01 October 2014

Barack Obama (Unplugged) at the United Nations (Version 2014)


Barack Obama, President of the United States of America addressed the General Assembly of the United Nations last week.  He made a long and impassioned speech, touching on key global issues but as expected justifying everything that the USA has done and does and making a case for ‘more of the same whether you like it or not’.    The man is educated and even called an intellectual.  He can talk.  He can turn black into white and convince blacks that he’s black and whites that he is white.  

Such a man can get away with anything if given the opportunity to talk.  But what if someone entered the wrong script into the teleprompter?  What if Obama is everything he promised to be and not what he turned out to be?  What would have been his original script in such a scenario? We can indulge in a bit of harmless, drone-less conspiracy, right?

Mr President, Mr Secretary General, fellow delegates, ladies and gentlemen:

Each year we come together to reaffirm the founding vision of this institution.   Those who built the United Nations believed it could allow us to resolve conflicts, enforce rules of behavior and build habits of cooperation.   Today, looking back, we can say with certainty that the awful carnage of two world wars did not shift our thinking.  

For most of recorded history, individual aspirations were subject to the whims of tyrants and empires.  Divisions of race and religion and tribe were settled through the sword and the clash of armies.  This has not changed in the last 69 years.  The idea that nations and peoples could come together in peace to solve their disputes and advance a common prosperity remains unimaginable. 

Speaking of tyrants and empires, when has my country ever champion the aspirations of individual countries?  When did we not act as tyrant and as empire?  We should not ask ourselves whether we possess the wisdom and courage as nation-states and members of an international community to meet new and profound challenges.
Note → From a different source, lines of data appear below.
## config.mk

```make
export PLATFORM = sky130hd
export DESIGN_NAME = ppu_vram_port
export DESIGN_NICKNAME = d
export VERILOG_FILES = /design/src/rtl/ppu_vram_port.sv
export SDC_FILE = /design/constraint.sdc
export NUM_CORES = 1
export LEC_CHECK = 0
export BUFFER_PORTS_ARGS = -buffer_cell sky130_fd_sc_hd__buf_2
export CORE_UTILIZATION = 50
export CTS_BUF_LIST = sky130_fd_sc_hd__clkbuf_16
export DETAILED_ROUTE_END_ITERATION = 10
export GPL_TIMING_DRIVEN = 0
export PLACE_DENSITY_LB_ADDON = 0.15
export SLEW_MARGIN = 20
export SYNTH_ARGS = -nofsm -noshare
export SYNTH_HDL_FRONTEND = slang
export SYNTH_SLANG_ARGS = --single-unit
export TNS_END_PERCENT = 50
```

## constraint.sdc

```tcl
create_clock -name clk -period 2.51 [get_ports clk]
set_clock_uncertainty 0.1 [all_clocks]
set_input_delay 0.3765 -clock clk [delete_from_list [all_inputs] [get_ports clk]]
set_output_delay 0.3765 -clock clk [all_outputs]
set_load 0.1 [all_outputs]
```
## src/rtl/stream_pkg.sv

```systemverilog
// Shared stream helpers: width helper and the beat-with-last payload used by the
// serializer and the matching deserializer.
package stream_pkg;

  localparam int unsigned BEAT_W = 8;

  // Like $clog2 but never returns 0, so a count port always has at least one bit.
  function automatic int unsigned clog2_min1(input int unsigned n);
    return (n <= 2) ? 1 : $clog2(n);
  endfunction

  typedef struct packed {
    logic              last;
    logic [BEAT_W-1:0] data;
  } beat_t;

endpackage

```

## src/rtl/stream_serializer.sv

```systemverilog
// Wide-to-narrow valid/ready serializer: emits lanes 0..up_cnt of each accepted word,
// LSB lane first, flagging the final beat with dn_last.
module stream_serializer
  import stream_pkg::*;
#(
  parameter int unsigned DATA_WIDTH = 8,
  parameter int unsigned RATIO      = 4,
  parameter int unsigned CNT_W      = clog2_min1(RATIO)
) (
  input  logic                        clk,
  input  logic                        rst,
  input  logic [DATA_WIDTH*RATIO-1:0] up_bus,
  input  logic [CNT_W-1:0]            up_cnt,
  input  logic                        up_val,
  output logic                        up_rdy,
  output logic [DATA_WIDTH-1:0]       dn_bus,
  output logic                        dn_val,
  output logic                        dn_last,
  input  logic                        dn_rdy
);

  localparam int unsigned      WORD_W  = DATA_WIDTH * RATIO;
  localparam logic [CNT_W-1:0] MAX_IDX = CNT_W'(RATIO - 1);

  logic [WORD_W-1:0]     r_word;
  logic [CNT_W-1:0]      r_idx;
  logic [CNT_W-1:0]      r_end;
  logic [DATA_WIDTH-1:0] r_bus;
  logic                  r_val;
  logic                  r_last;

  logic                  w_up_acc;
  logic                  w_dn_acc;
  logic [CNT_W-1:0]      w_cnt;
  logic [DATA_WIDTH-1:0] w_lane;

  // Ready is combinational from dn_rdy so the next word loads under the last beat.
  assign up_rdy   = ~rst & (~r_val | (dn_rdy & r_last));
  assign w_up_acc = up_val & up_rdy;
  assign w_dn_acc = r_val & dn_rdy;

  // Zero-extended compare keeps the clamp meaningful for non-power-of-2 RATIO.
  assign w_cnt  = ({1'b0, up_cnt} > {1'b0, MAX_IDX}) ? MAX_IDX : up_cnt;
  assign w_lane = r_word[r_idx*DATA_WIDTH +: DATA_WIDTH];

  always_ff @(posedge clk) begin
    if (rst) begin
      r_word <= '0;
      r_idx  <= '0;
      r_end  <= '0;
      r_bus  <= '0;
      r_val  <= 1'b0;
      r_last <= 1'b0;
    end else if (w_up_acc) begin
      r_word <= up_bus;
      r_end  <= w_cnt;
      r_bus  <= up_bus[DATA_WIDTH-1:0];
      r_val  <= 1'b1;
      r_last <= (w_cnt == '0);
      r_idx  <= CNT_W'(1);
    end else if (w_dn_acc) begin
      if (r_last) begin
        r_val  <= 1'b0;
        r_last <= 1'b0;
        r_idx  <= '0;
      end else begin
        r_bus  <= w_lane;
        r_last <= (r_idx == r_end);
        // Hold at the final lane instead of wrapping inside a word.
        r_idx  <= (r_idx == r_end) ? r_idx : r_idx + CNT_W'(1);
      end
    end
  end

  assign dn_bus  = r_bus;
  assign dn_val  = r_val;
  assign dn_last = r_last;

endmodule

```
$ cat config.mk
export PLATFORM = sky130hd
export DESIGN_NAME = note_sequencer
export DESIGN_NICKNAME = d
export VERILOG_FILES = /design/src/rtl/note_sequencer.sv
export SDC_FILE = /design/constraint.sdc
export NUM_CORES = 1
export LEC_CHECK = 0
export ABC_AREA = 0
export BUFFER_PORTS_ARGS = -buffer_cell sky130_fd_sc_hd__buf_2
export CORE_ASPECT_RATIO = 1.2
export CORE_MARGIN = 4
export CORE_UTILIZATION = 50
export CTS_CLUSTER_SIZE = 14
export DETAILED_ROUTE_END_ITERATION = 16
export PLACE_DENSITY_LB_ADDON = 0.08
export SLEW_MARGIN = 40
export SYNTH_ARGS = -nofsm -noshare
export SYNTH_HDL_FRONTEND = slang
export SYNTH_SLANG_ARGS = --single-unit
export TNS_END_PERCENT = 50
$ cat constraint.sdc
create_clock -name CLK -period 2.25 [get_ports CLK]
set_input_delay 0.3375 -clock CLK [delete_from_list [all_inputs] [get_ports CLK]]
set_output_delay 0.3375 -clock CLK [all_outputs]
set_load 0.01 [all_outputs]
$ cat config.mk
export PLATFORM = sky130hd
export DESIGN_NAME = canvas_input_conditioner
export DESIGN_NICKNAME = d
export VERILOG_FILES = /design/src/rtl/canvas_pkg.sv /design/src/rtl/canvas_debounce.sv /design/src/rtl/canvas_input_conditioner.sv
export SDC_FILE = /design/constraint.sdc
export NUM_CORES = 1
export LEC_CHECK = 0
export CAP_MARGIN = 20
export CELL_PAD_IN_SITES_DETAIL_PLACEMENT = 1
export CELL_PAD_IN_SITES_GLOBAL_PLACEMENT = 1
export CORE_MARGIN = 8
export CORE_UTILIZATION = 31
export DETAILED_ROUTE_END_ITERATION = 8
export DONT_BUFFER_PORTS = 1
export PLACE_DENSITY = 0.51
export SLEW_MARGIN = 5
export SYNTH_ARGS = -nofsm -noshare
export SYNTH_HDL_FRONTEND = slang
export SYNTH_SLANG_ARGS = --single-unit
$ cat constraint.sdc
create_clock -name clk -period 5.6 [get_ports clk]
set_clock_uncertainty 0.1 [all_clocks]
set_input_delay 1.68 -clock clk [delete_from_list [all_inputs] [get_ports clk]]
set_output_delay 1.68 -clock clk [all_outputs]
set_load 0.05 [all_outputs]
We should ask ourselves wisdom and courage are enough when some of us place greater faith in power and arrogance. 

What did you do to put an end to war, someone might inquire regarding my tenure as President of the United States.  I can tell you that five years ago, nearly 180,000 Americans were serving in harm’s way in Iraq but that now we’ve quit that country.  I can tell you that as we ready to end operations in Afghanistan we’ve already dismantled the core of al Qaeda.  I can say we’re working diligently to close the prison in Guantanamo Bay.  I can tell you that we are targeting those who pose an imminent threat to the United States and that there’s near certainty of no civilian casualties when we use drones.  Someone would say, ‘you’ve taken war to another level’.  This is true.

First of all, imminent threat to the United States is an easy excuse because it is subjective and unverifiable.  We invaded Iraq, after all, to eliminate non-existent weapons of mass destruction.  We made the al Qaeda. We made the Islamic State.  They were not accidents.  They provided excuses to do what all empire-builders do: ‘bombs in – booty out’.  The IS, in fact, is helping us do what we always wanted to do in Syria without a by-your-leave from this institution. 

So it would be wrong to say that aid cannot keep pace with the suffering of the wounded and displaced.  We made sure that there’s enough carnage to make aid ineffective. Well, that’s not exactly true.  Aid-ineffectiveness, to us, is ‘collateral’.  It’s easy.  All we had to do was pick some people, call them moderates, arm them, turn some of them into extremists and then pretend to go after them when in fact all that matters is that they occupy some territory in a country also occupied by people we want to eliminate. 

We will say, for example, that Syria used chemical weapons.  We don’t have to prove it; when you have power, saying is enough (like weapons of mass destruction – non-existent).  We don’t say, you will notice, that Israel used chemical weapons.    We won’t say that the USA has used chemical weapons or that we’ve killed more people in more countries than any other country has done over the last 100 years. 

My country is chastised for meddling in the region, accused of having a hand in all manner of conspiracy, but it is also blamed for not doing enough to solve the region’s problems. This might seem to be a contradiction but the truth is that the complaints are from people we can call dependents with horrendous track records.  Take a poll and the overwhelming majority would say ‘get the hell out!’

Rest assured, ladies and gentlemen, that the USA will use all elements of power including military force to secure our core interests in the Middle East. In other words, we really don’t give a s*** about the general or majority concerns of this assembly.  We’ve turned the Middle East upside down politically and called it ‘Arab Spring’. Gumption? Yes.  That’s the privilege of the arrogant who have the power to name and misname things, people and even countries. 

The danger for the world is that the United States may disengage from all this and thereby create a vacuum of leadership that no other nation is ready to fill.  I am not kidding you here.  The ‘danger’ here is not to the world but to the USA.  But think about it, if it is about a single nation calling the shots, why should we gather here and talk as though it’s a one country one vote institution? 

Today we tell the world that without unsanctioned action (we added the label ‘international’ for reasons of courtesy) Libya would now be engulfed in civil war and bloodshed, never mind the fact that Libya IS engulfed in all that. 

I know what side of history I want the United States to be on.  I know where we stand.  You might think we are embarrassed but we are not.  Sorry.